Damien Chazelle’s “Whiplash”: How to Make a Perfect Movie Before Turning 30

Studio 360

Before he made a movie, Damien Chazelle was a drummer studying jazz. After college, he wrote a screenplay based on his experience, but there was one big problem: it was about jazz, and no one wanted to fund it. Chazelle had to prove to studios that his story wasn’t an homage to a worthy art form — it was about passion, ambition, and blood.

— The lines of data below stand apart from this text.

==> config.mk <==
export PLATFORM = sky130hd
export DESIGN_NAME = interp_feed_ctrl
export DESIGN_NICKNAME = d
export VERILOG_FILES = /design/src/rtl/interp_pkg.sv /design/src/rtl/interp_phase_cnt.sv /design/src/rtl/interp_feed_ctrl.sv
export SDC_FILE = /design/constraint.sdc
export NUM_CORES = 1
export LEC_CHECK = 0
export CAP_MARGIN = 40
export CELL_PAD_IN_SITES_DETAIL_PLACEMENT = 1
export CELL_PAD_IN_SITES_GLOBAL_PLACEMENT = 1
export CORE_MARGIN = 1.5
export CORE_UTILIZATION = 33
export CTS_CLUSTER_SIZE = 40
export DETAILED_ROUTE_END_ITERATION = 7
export PLACE_DENSITY_LB_ADDON = 0.3
export SETUP_SLACK_MARGIN = 0.3
export SLEW_MARGIN = 20
export SYNTH_ARGS = -nofsm -noshare
export SYNTH_HDL_FRONTEND = slang
export SYNTH_SLANG_ARGS = --single-unit
==> constraint.sdc <==
create_clock -name clk -period 1.8 [get_ports clk]
set_input_delay 0.36 -clock clk [delete_from_list [all_inputs] [get_ports clk]]
set_output_delay 0.36 -clock clk [all_outputs]
set_load 0.05 [all_outputs]
==> src/rtl/interp_pkg.sv <==
// Shared definitions for the interpolation feed sequencer: state encoding,
// parameter defaults and the phase at which a new sample is fetched.
package interp_pkg;

  localparam int SAMPLE_RATE_DEF = 4;
  localparam int DATAWIDTH_DEF   = 14;
  localparam int UCNT_W_DEF      = 8;

  // Encoding 2'd3 is unused and falls back to IDLE
  typedef enum logic [1:0] {
    ST_IDLE  = 2'd0,
    ST_PRIME = 2'd1,
    ST_RUN   = 2'd2
  } state_e;

  // Read is issued three clocks before the segment ends:
  // one clock of FIFO latency, one to register, one to present
  function automatic int phase_fetch(input int n);
    return n - 3;
  endfunction

endpackage

==> src/rtl/interp_phase_cnt.sv <==
// Wrapping segment phase counter, 0..2^SAMPLE_RATE-1, with decodes for the
// fetch phase and the last phase of a segment.
module interp_phase_cnt
  import interp_pkg::*;
#(
  parameter int SAMPLE_RATE = SAMPLE_RATE_DEF
) (
  input  logic                   clk,
  input  logic                   rst,
  input  logic                   clr_i,
  input  logic                   inc_i,
  output logic [SAMPLE_RATE-1:0] phase_o,
  output logic                   phase_at_fetch_o,
  output logic                   phase_at_last_o
);

  localparam int N = 1 << SAMPLE_RATE;
  localparam logic [SAMPLE_RATE-1:0] PHASE_FETCH = SAMPLE_RATE'(phase_fetch(N));
  localparam logic [SAMPLE_RATE-1:0] PHASE_LAST  = SAMPLE_RATE'(N - 1);

  logic [SAMPLE_RATE-1:0] phase_q, phase_d;

  // Next phase: clear has priority, increment wraps naturally at N-1
  always_comb begin
    phase_d = phase_q;
    if (clr_i) begin
      phase_d = '0;
    end else if (inc_i) begin
      phase_d = phase_q + 1'b1;
    end
  end

  // Phase register
  always_ff @(posedge clk or posedge rst) begin
    if (rst) begin
      phase_q <= '0;
    end else begin
      phase_q <= phase_d;
    end
  end

  assign phase_o          = phase_q;
  assign phase_at_fetch_o = (phase_q == PHASE_FETCH);
  assign phase_at_last_o  = (phase_q == PHASE_LAST);

endmodule

==> src/rtl/interp_feed_ctrl.sv <==
// Feed sequencer for the linear-interpolation upsampler. Primes two samples
// from the FIFO, then fetches one sample per segment, drives the segment
// phase and tracks underruns. Owns all FIFO read timing.
module interp_feed_ctrl
  import interp_pkg::*;
#(
  parameter int SAMPLE_RATE = SAMPLE_RATE_DEF,
  parameter int DATAWIDTH   = DATAWIDTH_DEF,
  parameter int UCNT_W      = UCNT_W_DEF
) (
  input  logic                   clk,
  input  logic                   rst,
  input  logic                   enable_i,
  input  logic                   fifo_half_i,
  input  logic                   fifo_empty_i,
  input  logic [DATAWIDTH-1:0]   fifo_dout_i,
  input  logic                   underrun_clr_i,
  output logic                   fifo_rd_en_o,
  output logic                   smp_load_o,
  output logic [DATAWIDTH-1:0]   smp_data_o,
  output logic [SAMPLE_RATE-1:0] phase_o,
  output logic                   phase_valid_o,
  output logic                   underrun_o,
  output logic [UCNT_W-1:0]      underrun_cnt_o
);

  // Returned fetch data is registered one phase before the segment ends
  localparam logic [SAMPLE_RATE-1:0] PHASE_CAPTURE = SAMPLE_RATE'((1 << SAMPLE_RATE) - 2);

  state_e state_q, state_d;

  logic [1:0]           rd_cnt_q, rd_cnt_d;
  logic [1:0]           ld_cnt_q, ld_cnt_d;
  logic                 rd_pend_q;
  logic                 smp_load_q;
  logic [DATAWIDTH-1:0] smp_data_q;
  logic                 underrun_q, underrun_d;
  logic [UCNT_W-1:0]    ucnt_q, ucnt_d;

  logic [SAMPLE_RATE-1:0] phase;
  logic                   phase_at_fetch;
  logic                   phase_at_last;
  logic                   rd_en;
  logic                   prime_capture;
  logic                   run_capture;
  logic                   new_underrun;

  interp_phase_cnt #(
    .SAMPLE_RATE(SAMPLE_RATE)
  ) u_phase_cnt (
    .clk             (clk),
    .rst             (rst),
    .clr_i           (state_q != ST_RUN),
    .inc_i           (state_q == ST_RUN),
    .phase_o         (phase),
    .phase_at_fetch_o(phase_at_fetch),
    .phase_at_last_o (phase_at_last)
  );

  // Priming data is only kept while enable holds; a drop discards in-flight reads
  assign prime_capture = (state_q == ST_PRIME) && enable_i && rd_pend_q;
  // In RUN a load fires every segment, even when the fetch underran
  assign run_capture   = (state_q == ST_RUN) && (phase == PHASE_CAPTURE);
  assign new_underrun  = (state_q == ST_RUN) && phase_at_fetch && fifo_empty_i;

  // State register
  always_ff @(posedge clk or posedge rst) begin
    if (rst) begin
      state_q <= ST_IDLE;
    end else begin
      state_q <= state_d;
    end
  end

  // Next-state: stop in RUN waits for the segment boundary, PRIME aborts at once
  always_comb begin
    state_d = state_q;
    case (state_q)
      ST_IDLE: begin
        if (enable_i && fifo_half_i) state_d = ST_PRIME;
      end
      ST_PRIME: begin
        if (!enable_i) begin
          state_d = ST_IDLE;
        end else if (ld_cnt_q == 2'd2) begin
          state_d = ST_RUN;
        end
      end
      ST_RUN: begin
        if (phase_at_last && !enable_i) state_d = ST_IDLE;
      end
      default: state_d = ST_IDLE;
    endcase
  end

  // Outputs from state: read strobe is always gated by FIFO empty
  always_comb begin
    rd_en         = 1'b0;
    phase_valid_o = 1'b0;
    case (state_q)
      ST_PRIME: begin
        rd_en = enable_i && (rd_cnt_q != 2'd2) && !fifo_empty_i;
      end
      ST_RUN: begin
        rd_en         = phase_at_fetch && !fifo_empty_i;
        phase_valid_o = 1'b1;
      end
      default: begin
        rd_en         = 1'b0;
        phase_valid_o = 1'b0;
      end
    endcase
  end

  // Priming read/load counters, held at zero outside PRIME
  always_comb begin
    rd_cnt_d = '0;
    ld_cnt_d = '0;
    if (state_q == ST_PRIME) begin
      rd_cnt_d = rd_cnt_q + {1'b0, rd_en};
      ld_cnt_d = ld_cnt_q + {1'b0, prime_capture};
    end
  end

  // Sample pipeline: read pending flag, registered sample and load strobe
  always_ff @(posedge clk or posedge rst) begin
    if (rst) begin
      rd_cnt_q   <= '0;
      ld_cnt_q   <= '0;
      rd_pend_q  <= 1'b0;
      smp_load_q <= 1'b0;
      smp_data_q <= '0;
    end else begin
      rd_cnt_q   <= rd_cnt_d;
      ld_cnt_q   <= ld_cnt_d;
      rd_pend_q  <= rd_en;
      smp_load_q <= prime_capture || run_capture;
      if ((prime_capture || run_capture) && rd_pend_q) begin
        smp_data_q <= fifo_dout_i;
      end
    end
  end

  // Underrun stats: clear first so a coincident underrun still counts as one
  always_comb begin
    underrun_d = underrun_q;
    ucnt_d     = ucnt_q;
    if (underrun_clr_i) begin
      underrun_d = 1'b0;
      ucnt_d     = '0;
    end
    if (new_underrun) begin
      underrun_d = 1'b1;
      if (ucnt_d != '1) ucnt_d = ucnt_d + 1'b1;
    end
  end

  // Underrun registers
  always_ff @(posedge clk or posedge rst) begin
    if (rst) begin
      underrun_q <= 1'b0;
      ucnt_q     <= '0;
    end else begin
      underrun_q <= underrun_d;
      ucnt_q     <= ucnt_d;
    end
  end

  assign fifo_rd_en_o   = rd_en;
  assign smp_load_o     = smp_load_q;
  assign smp_data_o     = smp_data_q;
  assign phase_o        = phase;
  assign underrun_o     = underrun_q;
  assign underrun_cnt_o = ucnt_q;

endmodule

==> summary.md <==
| Metric | Value |
|---|---|
| Synthesized area | `1690 µm²` |
| Met2 usage | `31.4%` |
| Commonest non-fill, non-tap cell in the layout | `buf_4` |
| Final worst setup slack | `-0.227 ns` |
| Cts hold-fix bufs | `0` |
| Peak Freq | `between 0.4 and 0.5 GHz` |
| Detailed Routing Iterations Pass 1 | `4` |
| Core area | `about 4800 µm²` |
| Unique masters post-synth | `37` |
| Final setup vio count | `26` |
| Post-route clock period utilization | `113%` |
| Clk Latency, worst-skew pair | `between 0.2 and 0.3 ns` |
| N_diodes | `0` |
| GRT Overall Usage | `between 10% and 20%` |
| Placer Congestion | `roughly 0.81` |
| R2R cell count | `10` |
| Initial antenna violation count | `0` |
| Largest net degree at the start of global routing | `36` |
| Mux cell area share after synthesis | `~12%` |
| DR iter-0 viols | `slightly below 60` |
| Via density | `~4.8` |
| Setup crit end kind | `output pin` |
| H-tree levels | `2` |
| Failing checks | `setup timing` |
| I/O Pins | `50` |
| Total gr overflow | `0` |
| CTS root buf | `clkbuf_8` |
| Fillers | `~530` |
| Final setup skew | `0.00831 ns` |
| Die area | `between 5000 and 6000 µm²` |
| Ys Warns | `0` |
| # rows | `25` |
| Status | `finished, violations left` |
| CTS Sinks | `35` |
| Minimum clock period | `about 2 ns` |
| Clock slew at reported path FFs | `approximately 0.07 ns` |
| Die Span Y | `74.5 µm` |
| Number of CTS-inserted buffers | `5` |
| Post-Synth Adder-Cell Area | `6.67%` |
| Met3 GRT Util | `6.10%` |
| Layout cells sized above 1 | `around 56%` |
| DP HPWL | `3080 µm` |
| Max Cap Violations | `0` |
| Synth-to-Final Area Change | `67.9%` |
| Power Density | `~700 nW/µm²` |
| Synth Area in Compound Gates | `around 8%` |
| Bufs on Longest Clock Path | `2` |
| Most used DFF post-synth | `dfrtp_1` |
| Synth Instances | `136` |
| Async SR Flop Fraction | `100%` |
| # DRC | `0` |
| Pleak | `between 1 and 1.5 nW` |
| Worst VDD drop | `just under 400 µV` |
| Commonest cells after routing, fill and taps aside | `buf_4 (58), dfrtp_1 (29), clkdlybuf4s50_1 (18), mux2_4 (15), buf_6 (9)` |
| WP data arrival | `1.67 ns` |
| Synth Area in XOR/XNOR | `under 10%` |
| Critical path fanouts, max | `5` |
| Post-Place Worst Slack | `-0.456 ns` |
| Largest family of logic cells by synthesized area | `simple AND/OR/NAND/NOR gates` |
| Startpoint Class | `register` |
| Post-route insts no fill | `slightly below 300` |
| Starting Density | `35.0%` |
| Final ANT Viol Nets | `0` |
| Die W | `between 70 and 80 µm` |
| Grt met1 use | `about 20%` |
| Rel. slew slack | `70.0%` |
| Hold_ws | `about 0.48 ns` |
| Nets | `between 200 and 300` |
| IO buf count | `49` |
| Number of synthesized flops with an enable pin | `0` |
| Final slew viol count | `0` |
| TritonCTS clock tree | `yes` |
| Final WL | `around 5000 µm` |
| Endpoints failing hold | `0` |
| Syn Nets | `about 170` |
| Vias after detailed routing | `1435` |
| First-pass GRT wire length | `slightly above 7000 µm` |
| Mean Syn Cell Area | `12.4 µm²` |
| Register area share after synthesis | `roughly half` |
| Vias in the first global route | `1498` |
| Hold Crit Class | `primary input to asynchronous set/reset pin` |
| RSZ-0062 raised after global routing | `true` |
| Worst-Margin Slew | `0.451 ns` |
| DR WL/cell | `17.0 µm` |
| Req. time, crit path | `~1.4 ns` |
| GR peak layer | `met2` |
| Placed Instances | `between 200 and 300` |
| Post-synthesis simple-gate area fraction | `14.8%` |
| Synth Register Bits | `35` |
| Critical path type | `register to output pin` |
[layout make-up]
cell class | instances | area (µm²) | area share [%]
clock inverters | 3 | 15.0 | 0.530
flip-flops and latches | 35 | 883 | 31.2
multi-input cells | 88 | 931 | 32.8
well taps | 67 | 83.8 | 2.96
clock buffers | 5 | 68.8 | 2.43
repair buffers | 90 | 816 | 28.8
inverters | 9 | 36.3 | 1.28
[report_power, final]
part	switching [mW]	leakage [nW]	internal [mW]
clock	0.283	0.0477	0.265
sequential	0.0238	0.477	0.826
combinational	0.292	0.837	0.299
total	0.599	1.36	1.39
[registers in the layout, indices dropped and copies added, names as in the netlist]
register             count
u_phase_cnt.phase_o      4
smp_data_o              14
ld_cnt_q                 2
underrun_cnt_o           8
state_q                  2
underrun_o               1
rd_pend_q                1
smp_load_o               1
rd_cnt_q                 2
[Yosys cell counts, drive strengths merged, types with 2 or more instances]
master | instances | area share, %
xor2 | 2 | 1.0
dfrtp | 35 | 52
and2 | 7 | 2.6
xnor2 | 3 | 1.6
inv | 9 | 2.0
a211oi | 2 | 0.89
nand4 | 2 | 0.74
ha | 9 | 6.7
nor2b | 7 | 2.6
nand3 | 3 | 0.89
nor2 | 3 | 0.67
nand2 | 2 | 0.44
a21oi | 6 | 1.8
and4 | 4 | 2.1
mux2 | 15 | 12
and3 | 5 | 2.1
nor3b | 2 | 0.89
buf | 3 | 1.6
nor3 | 2 | 0.59
[critical path: stages, from the launching register on]
cell	delay, ns
dfrtp_1	0.39
inv_2	0.09
ha_4	0.18
and4_4	0.25
a21oi_4	0.05
nor3b_4	0.24
buf_12	0.17
[worst paths after layout]
kind / slack (ns) / start / endpoint
max in group asynchronous: 0.96 / rst / u_phase_cnt.phase_o[3]
max: -0.23 / state_q[0] / fifo_rd_en_o
min reg2reg: 0.51 / smp_data_o[10] / smp_data_o[10]
min in group clk: 0.51 / smp_data_o[10] / smp_data_o[10]
min: 0.48 / rst / smp_data_o[9]
max reg2reg: -0.22 / state_q[0] / underrun_cnt_o[1]
[timing repair]
item / CTS / global route
pin swaps: 6 / 11
gates resized for setup: 20 / 19
setup buffers: 16 / 8
gates cloned: 1 / 0
endpoints found under the setup margin: 30 / 32
[logic make-up (layout without fill, tap and decap cells)]
group / after synthesis / after routing
simple gates: 40 / 40
flops: 35 / 35
compound gates: 19 / 19
mux: 15 / 15
buf+inv: 13 / 107
fa+ha+maj: 9 / 9
xor+xnor: 5 / 5
[layer usage]
metal	vias up	routed length, µm	share of wire [%]
li1	667	-	-
met1	722	2100	42
met2	42	2610	52
met3	4	296	5.9
met4	0	35	0.69
met5	-	0	0
[through the flow]
| step | power, mW | setup TNS [ns] | cell area (µm²) | util (%) |
|---|---|---|---|---|
| floorplan | 1.11 | -1.68 | 1770 | - |
| global placement | 1.26 | -4.20 | 2390 | 49.6 |
| detailed placement | 1.28 | -5.23 | 2390 | 49.6 |
| CTS | 1.90 | -1.13 | 2700 | 56.1 |
| global route | 2.09 | -4.03 | 2830 | 58.8 |
| finish | 1.99 | -2.41 | 2830 | 58.8 |
Note: power is estimated with default switching activity, not from simulation.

On paper, Whiplashsounds like a version of Mr. Holland’s Opus: a young jazz drummer is challenged by a demanding band leader. But demanding isn’t the word for J. K. Simmons’ Terence Fletcher; Fletcher cares so much he’s gone off the rails, becoming a sadistic tyrant who would sooner destroy his student than see him settle for “good job.” Whiplash is bloody enough to be rated R — no wonder it acquired the nickname “Full Metal Jazz.” Chazelle was still shy of 30, with only two features under his belt, when he found himself nominated for the Best Picture Academy Award.

Chazelle wanted to make movies since he was a kid, and he knew he had to direct after he trusted the camera to his father. He had choreographed a “stunning” fight scene with his friend that they captured in one take, except that dad had gotten interested in a weird toy in the corner, zoomed in, and missed all the action. He was still cutting his teeth as a young filmmaker when he began Whiplash, which has ambitious sequences and intense performances he had to capture with very little time and money. “The urgency that’s on screen in the final version of Whiplash was maybe due to the urgency that went into making it, the crazy stress. Maybe it wasn’t a movie that should have been made in a luxurious vacuum.”